- With the successful suppression of the AIDS virus (HIV) through medication, the focus turns toward its eradication. Researchers have developed a new compound that is key to the destruction of HIV. When the compound is introduced into infected cells, viral budding is suppressed thereby confining it within the host cells. The cell then dies naturally through apoptosis. This treatment is hoped to lead to the complete recovery from AIDS in the near future.
With the successful suppression of the AIDS virus (HIV) through medication, the focus turns toward its eradication. Researchers from Kumamoto University in Japan have developed a new compound that is key to the destruction of HIV. When the compound is introduced into infected cells, viral budding (release) is suppressed thereby confining it within the host cells. The cells then die naturally through apoptosis (cell death). It is hoped that this treatment will lead to the complete recovery from AIDS in the near future.
In recent years, multi-drug therapy has made it possible to suppress HIV multiplication in the body when taken properly. This method, however, cannot remove the virus particles of the latent HIV reservoir — non-replicating virus particles that remain dormant in the cells of the body. As soon as drug administration is stopped, the viral load will again increase in the body. Removal of the viral reservoir is currently the top goal in AIDS research.
The “kick and kill” approach, which was developed several years ago, is a strategy for killing reservoir cells. This technique uses a drug that targets the reservoir cells and activates the virus which then allows the immune system to find these cell using the activated virus as a landmark. Although this approach was clinically tested, there is still the problem of not being able to efficiently deactivate the virus after successful activation.

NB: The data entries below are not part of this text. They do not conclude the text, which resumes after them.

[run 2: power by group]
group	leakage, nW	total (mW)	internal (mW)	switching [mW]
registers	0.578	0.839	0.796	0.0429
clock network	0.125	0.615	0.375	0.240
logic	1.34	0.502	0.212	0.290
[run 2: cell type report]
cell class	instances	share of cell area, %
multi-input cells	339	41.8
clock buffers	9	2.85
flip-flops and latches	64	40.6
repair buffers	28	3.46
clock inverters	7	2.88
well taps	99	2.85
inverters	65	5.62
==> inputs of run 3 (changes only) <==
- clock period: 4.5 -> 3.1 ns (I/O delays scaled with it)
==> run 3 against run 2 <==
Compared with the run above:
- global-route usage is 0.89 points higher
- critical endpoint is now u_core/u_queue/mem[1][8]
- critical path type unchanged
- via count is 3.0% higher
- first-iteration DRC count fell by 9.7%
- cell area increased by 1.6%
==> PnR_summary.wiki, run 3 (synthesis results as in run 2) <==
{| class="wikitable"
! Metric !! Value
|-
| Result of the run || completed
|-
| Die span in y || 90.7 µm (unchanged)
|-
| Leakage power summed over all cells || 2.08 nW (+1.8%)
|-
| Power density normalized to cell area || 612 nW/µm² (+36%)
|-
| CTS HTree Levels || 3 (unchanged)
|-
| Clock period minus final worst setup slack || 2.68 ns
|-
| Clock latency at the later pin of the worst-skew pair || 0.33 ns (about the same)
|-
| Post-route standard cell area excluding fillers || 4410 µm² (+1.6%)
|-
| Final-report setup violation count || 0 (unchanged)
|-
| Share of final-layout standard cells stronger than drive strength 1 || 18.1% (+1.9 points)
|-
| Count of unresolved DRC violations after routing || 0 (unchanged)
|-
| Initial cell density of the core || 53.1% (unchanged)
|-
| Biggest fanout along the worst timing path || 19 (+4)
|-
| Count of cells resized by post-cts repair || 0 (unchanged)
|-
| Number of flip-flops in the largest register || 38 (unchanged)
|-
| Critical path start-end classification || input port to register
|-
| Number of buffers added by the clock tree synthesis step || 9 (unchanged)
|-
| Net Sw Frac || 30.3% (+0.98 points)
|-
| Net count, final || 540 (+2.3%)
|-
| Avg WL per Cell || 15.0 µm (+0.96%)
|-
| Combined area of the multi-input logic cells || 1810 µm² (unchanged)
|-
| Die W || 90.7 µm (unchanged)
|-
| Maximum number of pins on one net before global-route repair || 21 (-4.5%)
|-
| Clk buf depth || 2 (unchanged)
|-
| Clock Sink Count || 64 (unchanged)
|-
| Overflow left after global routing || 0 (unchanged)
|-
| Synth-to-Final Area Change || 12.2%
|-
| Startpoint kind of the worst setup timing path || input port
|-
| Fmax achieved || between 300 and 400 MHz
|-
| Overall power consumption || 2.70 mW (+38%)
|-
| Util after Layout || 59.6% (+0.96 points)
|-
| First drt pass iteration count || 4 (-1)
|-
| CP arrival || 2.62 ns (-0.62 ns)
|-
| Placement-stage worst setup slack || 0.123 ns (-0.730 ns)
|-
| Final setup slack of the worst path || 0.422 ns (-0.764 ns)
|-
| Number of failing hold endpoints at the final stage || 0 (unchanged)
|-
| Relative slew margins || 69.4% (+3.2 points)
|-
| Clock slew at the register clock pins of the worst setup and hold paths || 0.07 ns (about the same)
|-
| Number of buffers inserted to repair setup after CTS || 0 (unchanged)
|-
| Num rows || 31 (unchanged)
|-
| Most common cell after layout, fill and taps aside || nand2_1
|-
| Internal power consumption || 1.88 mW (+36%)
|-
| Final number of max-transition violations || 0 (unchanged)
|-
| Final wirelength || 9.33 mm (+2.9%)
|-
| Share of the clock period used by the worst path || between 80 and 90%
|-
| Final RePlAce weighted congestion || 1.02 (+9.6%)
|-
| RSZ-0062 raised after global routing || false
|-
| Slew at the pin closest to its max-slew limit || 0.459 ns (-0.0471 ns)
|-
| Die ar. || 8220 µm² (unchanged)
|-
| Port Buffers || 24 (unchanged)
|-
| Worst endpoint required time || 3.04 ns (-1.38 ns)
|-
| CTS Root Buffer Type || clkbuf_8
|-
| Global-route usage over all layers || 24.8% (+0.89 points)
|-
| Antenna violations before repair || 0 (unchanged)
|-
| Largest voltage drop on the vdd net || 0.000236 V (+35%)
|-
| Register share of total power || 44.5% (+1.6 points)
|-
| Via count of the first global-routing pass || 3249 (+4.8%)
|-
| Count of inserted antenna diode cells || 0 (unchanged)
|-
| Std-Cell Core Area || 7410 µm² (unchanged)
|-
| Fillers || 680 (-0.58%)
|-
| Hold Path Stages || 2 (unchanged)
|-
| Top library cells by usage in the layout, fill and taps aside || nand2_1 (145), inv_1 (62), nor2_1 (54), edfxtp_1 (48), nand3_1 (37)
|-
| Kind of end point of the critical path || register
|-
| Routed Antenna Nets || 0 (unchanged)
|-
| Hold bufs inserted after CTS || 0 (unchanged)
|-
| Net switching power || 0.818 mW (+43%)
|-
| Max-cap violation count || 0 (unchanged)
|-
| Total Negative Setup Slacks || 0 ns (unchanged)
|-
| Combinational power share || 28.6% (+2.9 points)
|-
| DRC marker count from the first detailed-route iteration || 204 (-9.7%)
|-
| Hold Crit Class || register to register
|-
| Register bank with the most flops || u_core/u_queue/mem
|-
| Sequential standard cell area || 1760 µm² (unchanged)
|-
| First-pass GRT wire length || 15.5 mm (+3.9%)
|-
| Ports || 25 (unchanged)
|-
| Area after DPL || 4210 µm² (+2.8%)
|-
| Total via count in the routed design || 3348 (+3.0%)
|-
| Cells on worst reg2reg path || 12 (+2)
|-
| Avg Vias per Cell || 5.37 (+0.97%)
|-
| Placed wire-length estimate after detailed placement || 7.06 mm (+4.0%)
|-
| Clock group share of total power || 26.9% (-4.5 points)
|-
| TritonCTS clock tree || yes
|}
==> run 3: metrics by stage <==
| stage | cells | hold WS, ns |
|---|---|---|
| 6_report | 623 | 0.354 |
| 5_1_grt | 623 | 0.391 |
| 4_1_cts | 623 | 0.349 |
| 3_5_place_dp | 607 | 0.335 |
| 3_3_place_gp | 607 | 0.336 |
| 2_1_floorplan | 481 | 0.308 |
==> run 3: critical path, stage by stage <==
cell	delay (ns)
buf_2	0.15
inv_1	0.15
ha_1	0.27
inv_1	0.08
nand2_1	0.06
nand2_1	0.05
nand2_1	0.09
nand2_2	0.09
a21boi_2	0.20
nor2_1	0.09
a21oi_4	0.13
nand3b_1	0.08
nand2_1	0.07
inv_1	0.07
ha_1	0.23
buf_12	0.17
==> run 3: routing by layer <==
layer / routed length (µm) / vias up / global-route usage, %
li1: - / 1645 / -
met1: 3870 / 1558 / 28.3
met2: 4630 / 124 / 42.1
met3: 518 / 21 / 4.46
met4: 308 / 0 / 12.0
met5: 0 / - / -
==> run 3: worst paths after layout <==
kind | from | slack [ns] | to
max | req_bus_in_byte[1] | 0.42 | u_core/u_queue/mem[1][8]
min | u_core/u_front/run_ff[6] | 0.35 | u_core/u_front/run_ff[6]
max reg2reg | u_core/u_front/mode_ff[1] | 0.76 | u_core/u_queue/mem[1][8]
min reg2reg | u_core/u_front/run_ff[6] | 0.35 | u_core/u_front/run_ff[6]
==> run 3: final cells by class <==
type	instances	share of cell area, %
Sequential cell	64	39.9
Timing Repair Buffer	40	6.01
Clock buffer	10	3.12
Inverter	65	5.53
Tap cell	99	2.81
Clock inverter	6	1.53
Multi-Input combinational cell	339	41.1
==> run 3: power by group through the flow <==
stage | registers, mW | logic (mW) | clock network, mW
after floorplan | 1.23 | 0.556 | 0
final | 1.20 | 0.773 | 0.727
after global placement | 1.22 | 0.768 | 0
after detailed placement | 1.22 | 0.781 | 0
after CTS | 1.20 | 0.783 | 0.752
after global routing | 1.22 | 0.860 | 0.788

Researchers at Kumamoto University developed a new approach that they call “Lock-in and apoptosis.” First, they synthesized the compound L-HIPPO, which binds strongly to the HIV protein Pr55Gag and suppresses viral budding. When L-HIPPO was added to virus-infected cells via a carrier called α-CDE, the virus became confined within the cell and the cell would die through natural apoptosis.
“Unfortunately, this approach is not immediately available for people infected with HIV,” said Associate Professor Mikako Fujita of Kumamoto University, one of the leaders of the study. “First, we have to improve upon the drugs that activate the virus and combine them with L-HIPPO to efficiently target the viral reservoir. This would be a big step towards a complete recovery from HIV. We believe that our research will help to completely eradicate AIDS.”